2) High charge and discharge rate: the distance between layers of multilayer graphene materials is significantly larger than that of graphite, which is more conducive to rapid embedding and de-embedding of lithium ions. Most studies also show that the capacity of graphene anode is about 540 mA·h/g, but due to the degradation of battery capacity caused by decomposition or reaction with Li+ of a large number of oxygen-containing groups on its surface during charge and discharge, its rate performance is also greatly affected.

The defects caused by the doping of heteroatoms will change the surface morphology of the graphene anode material, thus improving the wettability between the electrode and the electrolyte, shortening the distance of electron transfer within the electrode, increasing the diffusion transfer speed of Li+ in the electrode material, thus improving the electrical conductivity and thermal stability of the electrode material.

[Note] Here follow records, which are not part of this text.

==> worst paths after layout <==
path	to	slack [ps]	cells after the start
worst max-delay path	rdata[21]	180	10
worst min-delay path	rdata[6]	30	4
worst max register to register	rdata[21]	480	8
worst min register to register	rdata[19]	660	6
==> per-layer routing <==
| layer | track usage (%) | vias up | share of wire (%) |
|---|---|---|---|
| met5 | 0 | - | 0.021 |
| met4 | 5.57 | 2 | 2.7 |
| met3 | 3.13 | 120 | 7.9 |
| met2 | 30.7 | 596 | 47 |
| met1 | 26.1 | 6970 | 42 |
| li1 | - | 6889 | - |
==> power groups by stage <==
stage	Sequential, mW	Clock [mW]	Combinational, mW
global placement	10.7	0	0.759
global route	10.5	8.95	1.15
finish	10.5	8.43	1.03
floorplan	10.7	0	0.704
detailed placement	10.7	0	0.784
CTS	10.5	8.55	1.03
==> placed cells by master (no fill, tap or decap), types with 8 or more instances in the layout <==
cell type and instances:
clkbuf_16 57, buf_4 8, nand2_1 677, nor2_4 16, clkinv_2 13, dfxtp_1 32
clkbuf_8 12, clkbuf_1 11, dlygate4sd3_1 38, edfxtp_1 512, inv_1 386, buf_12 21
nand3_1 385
File: src/hdl/base_digit_dominance_counter.sv
// Base digit dominance counter.
// Input channel (in_valid/in_ready) carries query_value n and bound_value m;
// output channel (out_valid/out_ready) returns dominated_count,
// undominated_count and query_dominated, one result per input transaction.
// digit_base is written with digit_base_wr_en; the user must write it only
// while the block is idle, and the block itself does not enforce this. Values
// below two act as two. Reset sets the base to 2 and empties the block.
// Operation: a transaction walks D base-p digits, D being the digit count of
// the larger of n and m. Each digit is a restoring division of both values
// by the base at one bit per cycle, then two 64-bit products built from two
// passes of one (BASE_BITS+1) x 32 multiplier. When both values are zero the
// result is captured with no digit walk.
// One transaction is in flight at a time. The result sits in an output
// register, so the next transaction is accepted while it waits; if the
// receiver stalls, a finished walk holds until the register is free.
module base_digit_dominance_counter #(
  parameter int VALUE_BITS = 63,
  parameter int BASE_BITS  = 16
) (
  input  logic                  clk,
  input  logic                  rst,
  input  logic                  digit_base_wr_en,
  input  logic [BASE_BITS-1:0]  digit_base,
  input  logic                  in_valid,
  output logic                  in_ready,
  input  logic [VALUE_BITS-1:0] query_value,
  input  logic [VALUE_BITS-1:0] bound_value,
  output logic                  out_valid,
  input  logic                  out_ready,
  output logic [63:0]           dominated_count,
  output logic [62:0]           undominated_count,
  output logic                  query_dominated
);
  import bddc_pkg::*;

  bddc_cmd_t    cmd;
  bddc_status_t status;

  bddc_ctrl #(
    .VALUE_BITS (VALUE_BITS)
  ) u_ctrl (
    .clk       (clk),
    .rst       (rst),
    .in_valid  (in_valid),
    .in_ready  (in_ready),
    .out_valid (out_valid),
    .out_ready (out_ready),
    .status    (status),
    .cmd       (cmd)
  );

  bddc_datapath #(
    .VALUE_BITS (VALUE_BITS),
    .BASE_BITS  (BASE_BITS)
  ) u_datapath (
    .clk               (clk),
    .rst               (rst),
    .base_wr_en        (digit_base_wr_en),
    .base_wr_data      (digit_base),
    .query_value       (query_value),
    .bound_value       (bound_value),
    .cmd               (cmd),
    .status            (status),
    .dominated_count   (dominated_count),
    .undominated_count (undominated_count),
    .query_dominated   (query_dominated)
  );

endmodule
// Configuration channel: write data of the class count register.
interface ctc_gd_cfg_if;
  import ctc_gd_pkg::*;
  logic  valid;
  logic  ready;
  ncls_t data;

  modport source (output valid, output data, input ready);
  modport sink   (input valid, input data, output ready);
endinterface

Disadvantages of Graphene Materials as Battery Anode Include:

1) The prepared monolayer graphene sheets are easy to accumulate, and the reduction of specific surface area causes the loss of part of high lithium storage space;

2) The first Coulomb efficiency is low, generally less than 70%. Due to the large specific surface area and abundant functional groups, the electrolyte will decompose on the surface of graphene and form SEI film during circulation. At the same time, the residual oxygen-containing groups on the surface of carbon material react with lithium ion irreversibly, resulting in a further decrease of reversible capacity.

3) Fast attenuation of initial capacity

4) Voltage platform and voltage lag. Therefore, in order to solve these problems, graphene and other materials are compounded into graphene-based composite anode materials, which has become a hot spot in the research of lithium batteries and a direction of the development of lithium anode materials.

For lithium anode materials, transition metal oxides or promising Si based materials doped with graphene have shown excellent performance in specific capacity, voltage characteristics, internal resistance, charge-discharge performance, cycling performance, rate performance and other electrochemical properties. The impurity atom doping in the graphene base introduces more surface defects and improves the conductivity of the graphene material, resulting in better performance of the composite material.